**Work item:** Return only the lines running from the top of the entries to the line with "0.483 | 30600 | 4494 |", inclusive, exactly as written.
──────── Listed records ────────
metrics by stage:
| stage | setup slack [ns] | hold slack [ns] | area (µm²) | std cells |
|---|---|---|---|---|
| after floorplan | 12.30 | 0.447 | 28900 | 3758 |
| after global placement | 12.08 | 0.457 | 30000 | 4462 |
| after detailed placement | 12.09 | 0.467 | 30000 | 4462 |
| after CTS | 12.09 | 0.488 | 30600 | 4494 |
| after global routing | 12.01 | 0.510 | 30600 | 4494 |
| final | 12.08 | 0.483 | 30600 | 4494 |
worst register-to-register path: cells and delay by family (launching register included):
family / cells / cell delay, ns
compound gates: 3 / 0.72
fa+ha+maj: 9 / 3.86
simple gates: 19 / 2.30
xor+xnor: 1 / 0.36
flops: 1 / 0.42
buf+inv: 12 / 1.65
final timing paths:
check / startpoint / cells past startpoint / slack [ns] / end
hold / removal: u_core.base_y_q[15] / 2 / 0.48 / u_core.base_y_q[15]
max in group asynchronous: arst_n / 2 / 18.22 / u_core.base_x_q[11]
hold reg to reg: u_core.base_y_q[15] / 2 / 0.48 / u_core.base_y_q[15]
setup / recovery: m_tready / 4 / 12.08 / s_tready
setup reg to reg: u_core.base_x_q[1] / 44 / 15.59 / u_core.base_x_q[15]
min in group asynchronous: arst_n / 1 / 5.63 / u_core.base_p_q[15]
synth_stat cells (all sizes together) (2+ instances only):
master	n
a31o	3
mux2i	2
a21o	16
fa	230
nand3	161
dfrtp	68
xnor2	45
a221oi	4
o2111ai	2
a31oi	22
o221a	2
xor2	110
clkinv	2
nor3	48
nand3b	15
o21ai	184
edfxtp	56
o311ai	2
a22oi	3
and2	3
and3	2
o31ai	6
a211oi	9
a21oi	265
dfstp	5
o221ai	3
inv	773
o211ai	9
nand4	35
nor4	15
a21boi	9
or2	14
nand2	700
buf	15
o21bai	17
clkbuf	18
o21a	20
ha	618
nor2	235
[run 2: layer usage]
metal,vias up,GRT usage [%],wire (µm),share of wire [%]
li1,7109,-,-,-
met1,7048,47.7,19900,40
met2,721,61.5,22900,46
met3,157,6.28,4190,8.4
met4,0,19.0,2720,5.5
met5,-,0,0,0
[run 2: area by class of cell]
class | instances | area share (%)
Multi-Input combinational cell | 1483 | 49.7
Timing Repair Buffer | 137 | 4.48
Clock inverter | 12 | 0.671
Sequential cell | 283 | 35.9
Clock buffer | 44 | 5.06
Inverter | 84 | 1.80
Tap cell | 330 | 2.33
--- src/bpc_pkg.sv ---
// ----------------------------------------------------------------------------
// bpc_pkg
// Shared constants, register indexes and status codes for the barometric
// compensation pipeline.
// ----------------------------------------------------------------------------
package bpc_pkg;

    localparam int unsigned DivWidth = 32;

    typedef enum logic [1:0] {
        REG_CAL_A = 2'd0,
        REG_CAL_B = 2'd1,
        REG_CAL_C = 2'd2,
        REG_NONE  = 2'd3
    } t_reg_idx;

    typedef enum logic [1:0] {
        ST_OK      = 2'd0,
        ST_DIVZERO = 2'd1,
        ST_CLAMP   = 2'd2,
        ST_RSVD    = 2'd3
    } t_status;

    localparam logic [31:0] C4000  = 32'd4000;
    localparam logic [31:0] C32768 = 32'd32768;
    localparam logic [31:0] C50000 = 32'd50000;
    localparam logic [31:0] C3038  = 32'd3038;
    localparam logic [31:0] CM7357 = 32'hFFFF_E343;
    localparam logic [31:0] C3791  = 32'd3791;

    // per-stage divider step: one quotient bit
    typedef struct packed {
        logic [31:0] rem;
        logic [31:0] quo;
    } t_div_state;

    function automatic t_div_state div_step(t_div_state s, logic [31:0] d);
        logic [32:0] trial;
        t_div_state  r;
        trial = {s.rem, s.quo[31]} - {1'b0, d};
        if (!trial[32]) begin
            r.rem = trial[31:0];
            r.quo = {s.quo[30:0], 1'b1};
        end else begin
            r.rem = {s.rem[30:0], s.quo[31]};
            r.quo = {s.quo[30:0], 1'b0};
        end
        return r;
    endfunction

endpackage

--- src/bpc_udiv_pipe.sv ---
// ----------------------------------------------------------------------------
// bpc_udiv_pipe
// Pipelined 32-bit unsigned restoring divider, one quotient bit per stage,
// with a side-band word of Side bits carried alongside. Stalls as a whole.
// ----------------------------------------------------------------------------
module bpc_udiv_pipe
    import bpc_pkg::*;
#(
    parameter int unsigned Side = 8
) (
    input  logic            i_clk,
    input  logic            i_rst_n,
    input  logic            i_en,
    input  logic            i_valid,
    input  logic [31:0]     i_num,
    input  logic [31:0]     i_den,
    input  logic [Side-1:0] i_side,
    output logic            o_valid,
    output logic [31:0]     o_quo,
    output logic [Side-1:0] o_side
);

    logic [DivWidth-1:0]           r_vld;
    t_div_state [DivWidth-1:0]     r_st;
    logic [DivWidth-1:0][31:0]     r_den;
    logic [DivWidth-1:0][Side-1:0] r_side;

    always_ff @(posedge i_clk) begin
        if (!i_rst_n) begin
            r_vld <= '0;
        end else if (i_en) begin
            r_vld <= {r_vld[DivWidth-2:0], i_valid};
        end
    end

    always_ff @(posedge i_clk) begin
        if (i_en) begin
            r_st[0]   <= div_step('{rem: 32'd0, quo: i_num}, i_den);
            r_den[0]  <= i_den;
            r_side[0] <= i_side;
            for (int k = 1; k < DivWidth; k++) begin
                r_st[k]   <= div_step(r_st[k-1], r_den[k-1]);
                r_den[k]  <= r_den[k-1];
                r_side[k] <= r_side[k-1];
            end
        end
    end

    assign o_valid = r_vld[DivWidth-1];
    assign o_quo   = r_st[DivWidth-1].quo;
    assign o_side  = r_side[DivWidth-1];

endmodule

--- config.mk ---
export PLATFORM = sky130hd
export DESIGN_NAME = bpc_udiv_pipe
export DESIGN_NICKNAME = d
export VERILOG_FILES = /design/src/bpc_pkg.sv /design/src/bpc_udiv_pipe.sv
export SDC_FILE = /design/constraint.sdc
export NUM_CORES = 2
export LEC_CHECK = 0
export BUFFER_PORTS_ARGS = -buffer_cell sky130_fd_sc_hd__buf_2
export CELL_PAD_IN_SITES_DETAIL_PLACEMENT = 1
export CELL_PAD_IN_SITES_GLOBAL_PLACEMENT = 1
export CORE_MARGIN = 2
export CORE_UTILIZATION = 45
export DETAILED_ROUTE_END_ITERATION = 16
export GPL_ROUTABILITY_DRIVEN = 0
export PLACE_DENSITY = 0.74
export SLEW_MARGIN = 40
export SYNTH_ARGS = -nofsm -noshare
export SYNTH_HDL_FRONTEND = slang
export SYNTH_SLANG_ARGS = --single-unit
--- constraint.sdc ---
create_clock -name i_clk -period 7.3 [get_ports i_clk]
set_input_delay 1.095 -clock i_clk [delete_from_list [all_inputs] [get_ports i_clk]]
set_output_delay 1.095 -clock i_clk [all_outputs]
set_load 0.01 [all_outputs]
==> impl_metrics.json <==
{
  "status": "complete, no violations",
  "synth_area_um2": 162000,
  "path_class": "reg -> reg",
  "critPathRequiredTime_ns": 7.97,
  "fin_setup_tns_ns": 0,
  "layout.nets": 13827,
  "ys_seq_area_share_pct": 60.8,
  "start_util_pct": 45.2,
  "vias": 97854,
  "worstMarginPinSlew_ns": 0.903,
  "stdcell_count": 17807,
  "hold_viol": 0,
  "hp-class": "in -> reg",
  "dpl.hpwl_um": 262000,
  "setup_viol": 0,
  "chipHeight_um": 604,
  "grt_max_degree": 160,
  "drt_pass1_iterations": 5,
  "dp.cells": 17134,
  "grt.total_usage_pct": 19.4,
  "drv_slew": 0,
  "relSlewSlack_pct": 39.7,
  "avgSynthCellArea_um2": 13.0,
  "cp_cell_sequence": "ha_1 -> fa_1 -> nand2b_1 -> a21boi_0 -> o21ai_0 -> a2111oi_1 -> o21a_1 -> o211ai_1 -> a32o_1 -> o21ai_0 -> a21oi_1 -> xnor2_4 -> buf_8 -> mux2_2",
  "crit_top_cell": "o21ai_0",
  "synth_top_area_share_pct": 60.4,
  "syn_inst": 12454,
  "max-vdd-ir-drop_v": 0.000472,
  "synth_commonest_cells": "edfxtp_1, inv_1, ha_1, a21oi_1, o21ai_0",
  "synth_flop_cell": "edfxtp_1",
  "port_buffers": 116,
  "rows": 220,
  "drc": 0,
  "post_cts_buffers": 0,
  "core_um2": 359000,
  "fin_hold_ws_ns": 0.309,
  "clk_latency_ns": 0.97,
  "area_growth_pct": 11.1,
  "grt_antenna_before_repair": 14,
  "cp_data_arrival_time_ns": 5.62,
  "vias_per_cell": 5.50,
  "synth.ff_latch_count": 3296,
  "die_x_um": 604,
  "cp_max_fo": 17,
  "grt-ovfl-total": 0,
  "total_power_w": 0.0843,
  "path_clk_slew_ns": 0.06,
  "synth.most_common_cell": "edfxtp_1",
  "wl_um": 361000,
  "start_kind": "register",
  "min_period_over_period_pct": 67.8,
  "yosysWarnings": 0,
  "first_iter_violations": 5592,
  "cts-buffers-inserted": 362,
  "clockBufferDepth": 4,
  "synth-edff-count": 3264,
  "h-tree-depth": 5,
  "cts_tree": "done",
  "hold_buffers": 0,
  "power_density_nw_per_um2": 467,
  "cts_sinks": 3296,
  "slowest_stage": "a2111oi_1",
  "grt_pass1_wl_um": 576000,
  "synthTopCellsByArea": "edfxtp_1, ha_1, mux2_2, inv_1, a21oi_1",
  "routedWlPerCell_um": 20.3,
  "min_period_ns": 4.95,
  "cts-resized-gates": 0,
  "layout-drive-gt1-share_pct": 11.2,
  "ys_async_sr_fraction_pct": 0,
  "p_leak_nw": 71.5,
  "max_freq_mhz": 202,
  "pin_count": 117,
  "die_area_um2": 365000,
  "post-synth-top-area-cell": "edfxtp_1",
  "grt_pass1_vias": 105360,
  "cp-end-kind": "register",
  "synth.distinct_cells": 99,
  "drtAntennaViolNets": 0,
  "dp_slack_ns": 2.32,
  "clock_skew_ns": 0.0728,
  "max_stage_delay_ns": 0.76,
  "maxCapViolCount": 0,
  "rsz0062_at_grt": "false",
  "root_buffer": "clkbuf_16",
  "fin_ws_ns": 2.35
}
-- placed cells by master (no fill, tap or decap), drive strengths merged, types with 32 or more instances in the layout --
cell type  synthesis  final
nand2            655    655
nor2b            170    170
nor2             513    513
a21boi            50     50
o21a             135    135
inv             1243   1257
or3               52     52
o211ai            55     55
nand4             93     93
clkinv             0    163
a31oi             91     91
a21o             445    445
and3              75     75
xnor2            501    501
mux2i             97     97
o21bai            76     76
nand2b           118    118
dfxtp             32     32
and2              57     57
o31ai             68     68
o21ai            692    692
edfxtp          3264   3264
a21oi            879    879
clkbuf           174    432
a211oi            59     59
ha               993    993
mux2             642    642
nand3            183    183
xor2             315    315
nor3             107    107
buf              136    206
-- worst max-delay path, delay by kind of cell, from the launching register on --
kind	cells	cell delay (ns)
muxes	1	0.36
AOI/OAI and AO/OA	8	2.30
buffers and inverters	1	0.26
and+or+nand+nor	1	0.16
xor gates and xnor gates	1	0.52
adders and majority gates	2	0.65
DFF	1	0.41
-- routing by layer --
layer  GRT usage [%]  vias up  wire length, µm
met3            2.26      807            10400
li1                -    46569                -
met4            8.08        2            15900
met5               0        -               13
met1            22.6    48825           147000
met2            36.2     1651           188000
-- cell type report --
cell class / instances / area [µm²]
tap: 4773 / 5970
antenna: 11 / 27.5
multi-input combinational: 7619 / 57700
inverter: 1243 / 4670
sequential: 3296 / 98700
clock inverter: 227 / 2190
timing repair buffer: 206 / 1730
clock buffer: 432 / 9360
fill: 36216 / 179000
-- cell families after synthesis --
family | Yosys count | share of synthesized area, %
adder cells (fa/ha/maj) | 1023 | 8.03
AO/OA/AOI/OAI | 2875 | 11.3
AND/OR/NAND/NOR | 2151 | 6.36
XOR/XNOR | 816 | 4.45
multiplexers | 739 | 5.24
buffers and inverters | 1553 | 3.85
flip-flops | 3296 | 60.8
other | 1 | 0.00231
-- stage by stage --
step           instance area, µm²  util (%)
6_report                   180000      50.2
2_1_floorplan              162000         -
4_1_cts                    180000      50.2
5_1_grt                    180000      50.2
3_3_place_gp               168000      46.9
3_5_place_dp               169000      47.0
-- worst paths after layout --
path                   startpoint                    to  slack, ns  cells after the start
min reg2reg  r_side[44]$_DFFE_PP_  r_side[52]$_DFFE_PP_       0.40                      0
min                     i_num[27]    r_st[28]$_DFFE_PP_       0.31                      1
max reg2reg  r_den[448]$_DFFE_PP_   r_st[996]$_DFFE_PP_       2.35                     14
max          r_den[448]$_DFFE_PP_   r_st[996]$_DFFE_PP_       2.35                     14
-- power breakdown --
part	switching (W)	total, W	internal, W
sequential	0.00269	0.0298	0.0272
combinational	0.0201	0.0366	0.0165
clock	0.00761	0.0178	0.0102
-- sequential cells by signal, indices dropped and copies added (netlist names) --
name and flops:
r_vld 32, o_quo 32, r_side 248, r_st 1984, r_den 992, o_side 8
(Power assumes the default switching activity.)
$ cat config.mk
export PLATFORM = sky130hd
export DESIGN_NAME = sfdl_lane
export DESIGN_NICKNAME = d
export VERILOG_FILES = /design/src/rtl/core/sfdl_pkg.sv /design/src/rtl/core/sfdl_lane.sv
export SDC_FILE = /design/constraint.sdc
export NUM_CORES = 1
export LEC_CHECK = 0
export BUFFER_PORTS_ARGS = -buffer_cell sky130_fd_sc_hd__buf_2
export CORE_ASPECT_RATIO = 1.1
export CORE_MARGIN = 2
export CORE_UTILIZATION = 40
export DETAILED_ROUTE_END_ITERATION = 12
export PLACE_DENSITY = 0.64
export SYNTH_ARGS = -nofsm -noshare
export SYNTH_HDL_FRONTEND = slang
export SYNTH_SLANG_ARGS = --single-unit
$ cat constraint.sdc
create_clock -name clk -period 6.39 [get_ports clk]
set_input_delay 0.9585 -clock clk [delete_from_list [all_inputs] [get_ports clk]]
set_output_delay 0.9585 -clock clk [all_outputs]
set_load 0.01 [all_outputs]
==> src/rtl/core/sfdl_pkg.sv <==
// shared widths, types and register codes for the stereo feedback delay line
package sfdl_pkg;

  localparam int MAX_DELAY   = 262144;
  localparam int SAMPLE_BITS = 24;
  localparam int GAIN_BITS   = 16;

  localparam int ADDR_BITS   = $clog2(MAX_DELAY);
  localparam int LEN_BITS    = 19;
  localparam int FRAC_BITS   = GAIN_BITS - 1;
  localparam int PROD_BITS   = SAMPLE_BITS + GAIN_BITS + 1;
  localparam int SCALED_BITS = PROD_BITS + 1 - FRAC_BITS;
  localparam int SUM_BITS    = SCALED_BITS + 1;

  localparam int QUEUE_DEPTH = 4;
  localparam int QPTR_BITS   = $clog2(QUEUE_DEPTH);
  localparam int QCNT_BITS   = QPTR_BITS + 1;

  localparam int PADDR_BITS  = 4;
  localparam int PDATA_BITS  = 32;

  localparam logic [GAIN_BITS-1:0] GAIN_RESET  = GAIN_BITS'(6554);
  localparam logic [LEN_BITS-1:0]  DELAY_RESET = LEN_BITS'(12000);

  typedef logic signed [SAMPLE_BITS-1:0] sample_t;

  localparam sample_t SAMPLE_MAX = {1'b0, {(SAMPLE_BITS-1){1'b1}}};
  localparam sample_t SAMPLE_MIN = {1'b1, {(SAMPLE_BITS-1){1'b0}}};

  typedef enum logic [1:0] {
    REG_ENABLE = 2'd0,
    REG_GAIN   = 2'd1,
    REG_DELAY  = 2'd2
  } reg_idx_t;

  typedef struct packed {
    sample_t left_in;
    sample_t right_in;
    logic    host_silent;
    logic    block_end;
  } in_word_t;

  typedef struct packed {
    sample_t left_out;
    sample_t right_out;
    logic    out_last;
  } out_word_t;

  typedef struct packed {
    sample_t left;
    sample_t right;
  } store_entry_t;

  typedef struct packed {
    logic clear;
    logic fetch;
    logic commit;
  } store_req_t;

  typedef struct packed {
    logic rd_hit;
    logic len1;
  } store_stat_t;

  typedef struct packed {
    logic clear;
    logic commit;
    logic forward;
    logic rd_hit;
  } lane_ctl_t;

  typedef struct packed {
    in_word_t word;
    logic     act;
  } stage_t;

endpackage
`src/rtl/pecu_pkg.sv`:
```
// Shared types and constants of the performance event counter unit.
package pecu_pkg;

    localparam int NUM_COUNTERS = 4;
    localparam int DATA_W       = 32;
    localparam int EVENT_W      = 8;
    localparam int SEL_W        = 5;
    localparam int CNT_IDX_W    = (NUM_COUNTERS > 1) ? $clog2(NUM_COUNTERS) : 1;

    localparam int CYC_BIT      = 31;
    localparam int CTRL_E_BIT   = 0;
    localparam int CTRL_P_BIT   = 1;
    localparam int CTRL_C_BIT   = 2;
    localparam int N_SHIFT      = 11;

    localparam logic [SEL_W-1:0]  N_MASK    = 5'h1f;
    localparam logic [DATA_W-1:0] IMPL_MASK =
        32'h8000_0000 | ((32'd1 << NUM_COUNTERS) - 32'd1);
    localparam logic [DATA_W-1:0] CTRL_N_FIELD =
        32'(SEL_W'(NUM_COUNTERS) & N_MASK) << N_SHIFT;

    typedef enum logic [1:0] {
        REQ_READ  = 2'd0,
        REQ_WRITE = 2'd1,
        REQ_TICK  = 2'd2
    } t_req_type;

    typedef enum logic [2:0] {
        REG_CTRL      = 3'd0,
        REG_ENABLE    = 3'd1,
        REG_OVERFLOW  = 3'd2,
        REG_SELECT    = 3'd3,
        REG_CYCLE     = 3'd4,
        REG_EVT_TYPE  = 3'd5,
        REG_EVT_COUNT = 3'd6
    } t_reg_index;

    typedef struct packed {
        logic [1:0]         req_type;
        logic [2:0]         reg_index;
        logic [DATA_W-1:0]  write_data;
        logic [EVENT_W-1:0] event_id;
        logic               event_valid;
    } t_req;

    typedef struct packed {
        logic [DATA_W-1:0] read_data;
        logic              access_error;
    } t_rsp;

endpackage

```
`src/rtl/pecu_core.sv`:
```
// Counter state, register decode and tick update of the performance event counter unit.
module pecu_core (
    input  logic          i_clk,
    input  logic          i_rst_n,
    input  logic          i_go,
    input  pecu_pkg::t_req i_req,
    output pecu_pkg::t_rsp o_rsp
);
    import pecu_pkg::*;

    logic                r_global_enable, n_global_enable;
    logic [DATA_W-1:0]   r_enable_mask, n_enable_mask;
    logic [DATA_W-1:0]   r_ovf_flags, n_ovf_flags;
    logic [SEL_W-1:0]    r_select, n_select;
    logic [DATA_W-1:0]   r_cycle_count, n_cycle_count;
    logic [DATA_W-1:0]   r_event_counts [NUM_COUNTERS];
    logic [DATA_W-1:0]   n_event_counts [NUM_COUNTERS];
    logic [EVENT_W-1:0]  r_event_types [NUM_COUNTERS];
    logic [EVENT_W-1:0]  n_event_types [NUM_COUNTERS];

    logic                 sel_ok;
    logic [CNT_IDX_W-1:0] sel_idx;

    assign sel_ok  = 32'(r_select) < NUM_COUNTERS;
    assign sel_idx = r_select[CNT_IDX_W-1:0];

    always_comb begin
        n_global_enable = r_global_enable;
        n_enable_mask   = r_enable_mask;
        n_ovf_flags     = r_ovf_flags;
        n_select        = r_select;
        n_cycle_count   = r_cycle_count;
        n_event_counts  = r_event_counts;
        n_event_types   = r_event_types;
        o_rsp           = '0;

        case (i_req.req_type)
            REQ_READ: begin
                unique case (i_req.reg_index)
                    REG_CTRL:      o_rsp.read_data = 32'(r_global_enable) | CTRL_N_FIELD;
                    REG_ENABLE:    o_rsp.read_data = r_enable_mask;
                    REG_OVERFLOW:  o_rsp.read_data = r_ovf_flags;
                    REG_SELECT:    o_rsp.read_data = 32'(r_select);
                    REG_CYCLE:     o_rsp.read_data = r_cycle_count;
                    REG_EVT_TYPE: begin
                        if (sel_ok) begin
                            o_rsp.read_data = 32'(r_event_types[sel_idx]);
                        end else begin
                            o_rsp.access_error = 1'b1;
                        end
                    end
                    REG_EVT_COUNT: begin
                        if (sel_ok) begin
                            o_rsp.read_data = r_event_counts[sel_idx];
                        end else begin
                            o_rsp.access_error = 1'b1;
                        end
                    end
                    default: ;
                endcase
            end
            REQ_WRITE: begin
                unique case (i_req.reg_index)
                    REG_CTRL: begin
                        n_global_enable = i_req.write_data[CTRL_E_BIT];
                        if (i_req.write_data[CTRL_P_BIT]) begin
                            for (int i = 0; i < NUM_COUNTERS; i++) begin
                                n_event_counts[i] = '0;
                            end
                        end
                        if (i_req.write_data[CTRL_C_BIT]) begin
                            n_cycle_count = '0;
                        end
                    end
                    REG_ENABLE:   n_enable_mask = r_enable_mask | (i_req.write_data & IMPL_MASK);
                    REG_OVERFLOW: n_ovf_flags = r_ovf_flags & ~(i_req.write_data & IMPL_MASK);
                    REG_SELECT:   n_select = i_req.write_data[SEL_W-1:0] & N_MASK;
                    REG_CYCLE:    n_cycle_count = i_req.write_data;
                    REG_EVT_TYPE: begin
                        if (sel_ok) begin
                            n_event_types[sel_idx] = i_req.write_data[EVENT_W-1:0];
                        end else begin
                            o_rsp.access_error = 1'b1;
                        end
                    end
                    REG_EVT_COUNT: begin
                        if (sel_ok) begin
                            n_event_counts[sel_idx] = i_req.write_data;
                        end else begin
                            o_rsp.access_error = 1'b1;
                        end
                    end
                    default: ;
                endcase
            end
            REQ_TICK: begin
                if (r_global_enable) begin
                    if (r_enable_mask[CYC_BIT]) begin
                        n_cycle_count = r_cycle_count + 32'd1;
                        if (n_cycle_count == '0) begin
                            n_ovf_flags[CYC_BIT] = 1'b1;
                        end
                    end
                    if (i_req.event_valid) begin
                        for (int i = 0; i < NUM_COUNTERS; i++) begin
                            if (r_enable_mask[i] && r_event_types[i] == i_req.event_id) begin
                                n_event_counts[i] = r_event_counts[i] + 32'd1;
                                if (n_event_counts[i] == '0) begin
                                    n_ovf_flags[i] = 1'b1;
                                end
                            end
                        end
                    end
                end
            end
            default: ;
        endcase
    end

    always_ff @(posedge i_clk) begin
        if (!i_rst_n) begin
            r_global_enable <= 1'b0;
            r_enable_mask   <= '0;
            r_ovf_flags     <= '0;
            r_select        <= '0;
            r_cycle_count   <= '0;
            for (int i = 0; i < NUM_COUNTERS; i++) begin
                r_event_counts[i] <= '0;
                r_event_types[i]  <= '0;
            end
        end else if (i_go) begin
            r_global_enable <= n_global_enable;
            r_enable_mask   <= n_enable_mask;
            r_ovf_flags     <= n_ovf_flags;
            r_select        <= n_select;
            r_cycle_count   <= n_cycle_count;
            r_event_counts  <= n_event_counts;
            r_event_types   <= n_event_types;
        end
    end

    // Counter state only moves when an item is processed.
    a_idle_hold: assert property (@(posedge i_clk) disable iff (!i_rst_n)
        !i_go |=> $stable(r_cycle_count) && $stable(r_ovf_flags) && $stable(r_enable_mask))
        else $error("counter state changed without a processed item");

    a_mask_impl: assert property (@(posedge i_clk) disable iff (!i_rst_n)
        (r_enable_mask & ~IMPL_MASK) == '0)
        else $error("enable bit set for an unimplemented counter");

    a_ovf_impl: assert property (@(posedge i_clk) disable iff (!i_rst_n)
        (r_ovf_flags & ~IMPL_MASK) == '0)
        else $error("overflow flag set for an unimplemented counter");

endmodule

```
`src/rtl/performance_event_counter_unit.sv`:
```
// Top level of the performance event counter unit: input register, counter core, result register.
// Each transfer carries a register read, a register write or one clock tick with an optional
// event, and produces exactly one result transfer. One transfer is accepted every cycle unless
// o_in_stall is high; a request is held in the input register and passes through the counter
// core into the result register. A full input register is held only while the result register
// is occupied and stalled, and the counter state is updated in the same cycle as the item's
// result is registered, so every access sees all earlier ticks.
module performance_event_counter_unit (
    input  logic                             i_clk,
    input  logic                             i_rst_n,
    input  logic                             i_in_valid,
    output logic                             o_in_stall,
    input  logic [1:0]                       i_req_type,
    input  logic [2:0]                       i_reg_index,
    input  logic [pecu_pkg::DATA_W-1:0]      i_write_data,
    input  logic [pecu_pkg::EVENT_W-1:0]     i_event_id,
    input  logic                             i_event_valid,
    output logic                             o_out_valid,
    input  logic                             i_out_stall,
    output logic [pecu_pkg::DATA_W-1:0]      o_read_data,
    output logic                             o_access_error
);
    import pecu_pkg::*;

    logic  r_in_valid;
    t_req  r_in_req;
    logic  r_out_valid;
    t_rsp  r_out_rsp;
    t_rsp  core_rsp;
    logic  out_free;
    logic  go;

    assign out_free   = !r_out_valid || !i_out_stall;
    assign go         = r_in_valid && out_free;
    assign o_in_stall = r_in_valid && !out_free;

    always_ff @(posedge i_clk) begin
        if (!i_rst_n) begin
            r_in_valid <= 1'b0;
        end else if (!o_in_stall) begin
            r_in_valid <= i_in_valid;
        end
    end

    always_ff @(posedge i_clk) begin
        if (i_in_valid && !o_in_stall) begin
            r_in_req <= '{req_type:    i_req_type,
                          reg_index:   i_reg_index,
                          write_data:  i_write_data,
                          event_id:    i_event_id,
                          event_valid: i_event_valid};
        end
    end

    pecu_core u_core (
        .i_clk   (i_clk),
        .i_rst_n (i_rst_n),
        .i_go    (go),
        .i_req   (r_in_req),
        .o_rsp   (core_rsp)
    );

    always_ff @(posedge i_clk) begin
        if (!i_rst_n) begin
            r_out_valid <= 1'b0;
        end else if (out_free) begin
            r_out_valid <= r_in_valid;
        end
    end

    always_ff @(posedge i_clk) begin
        if (go) begin
            r_out_rsp <= core_rsp;
        end
    end

    assign o_out_valid    = r_out_valid;
    assign o_read_data    = r_out_rsp.read_data;
    assign o_access_error = r_out_rsp.access_error;

    // A processed item always lands in the result register.
    a_go_result: assert property (@(posedge i_clk) disable iff (!i_rst_n)
        go |=> o_out_valid)
        else $error("processed item produced no result");

    // An access error never comes with read data.
    a_err_zero: assert property (@(posedge i_clk) disable iff (!i_rst_n)
        (o_out_valid && o_access_error) |-> (o_read_data == '0))
        else $error("access error with non-zero read data");

    // The input side is only held back by a stalled, occupied result register.
    a_stall_cause: assert property (@(posedge i_clk) disable iff (!i_rst_n)
        o_in_stall |-> (r_in_valid && r_out_valid && i_out_stall))
        else $error("input stalled without a blocked result");

endmodule
```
────────
**Expected answer:**
metrics by stage:
| stage | setup slack [ns] | hold slack [ns] | area (µm²) | std cells |
|---|---|---|---|---|
| after floorplan | 12.30 | 0.447 | 28900 | 3758 |
| after global placement | 12.08 | 0.457 | 30000 | 4462 |
| after detailed placement | 12.09 | 0.467 | 30000 | 4462 |
| after CTS | 12.09 | 0.488 | 30600 | 4494 |
| after global routing | 12.01 | 0.510 | 30600 | 4494 |
| final | 12.08 | 0.483 | 30600 | 4494 |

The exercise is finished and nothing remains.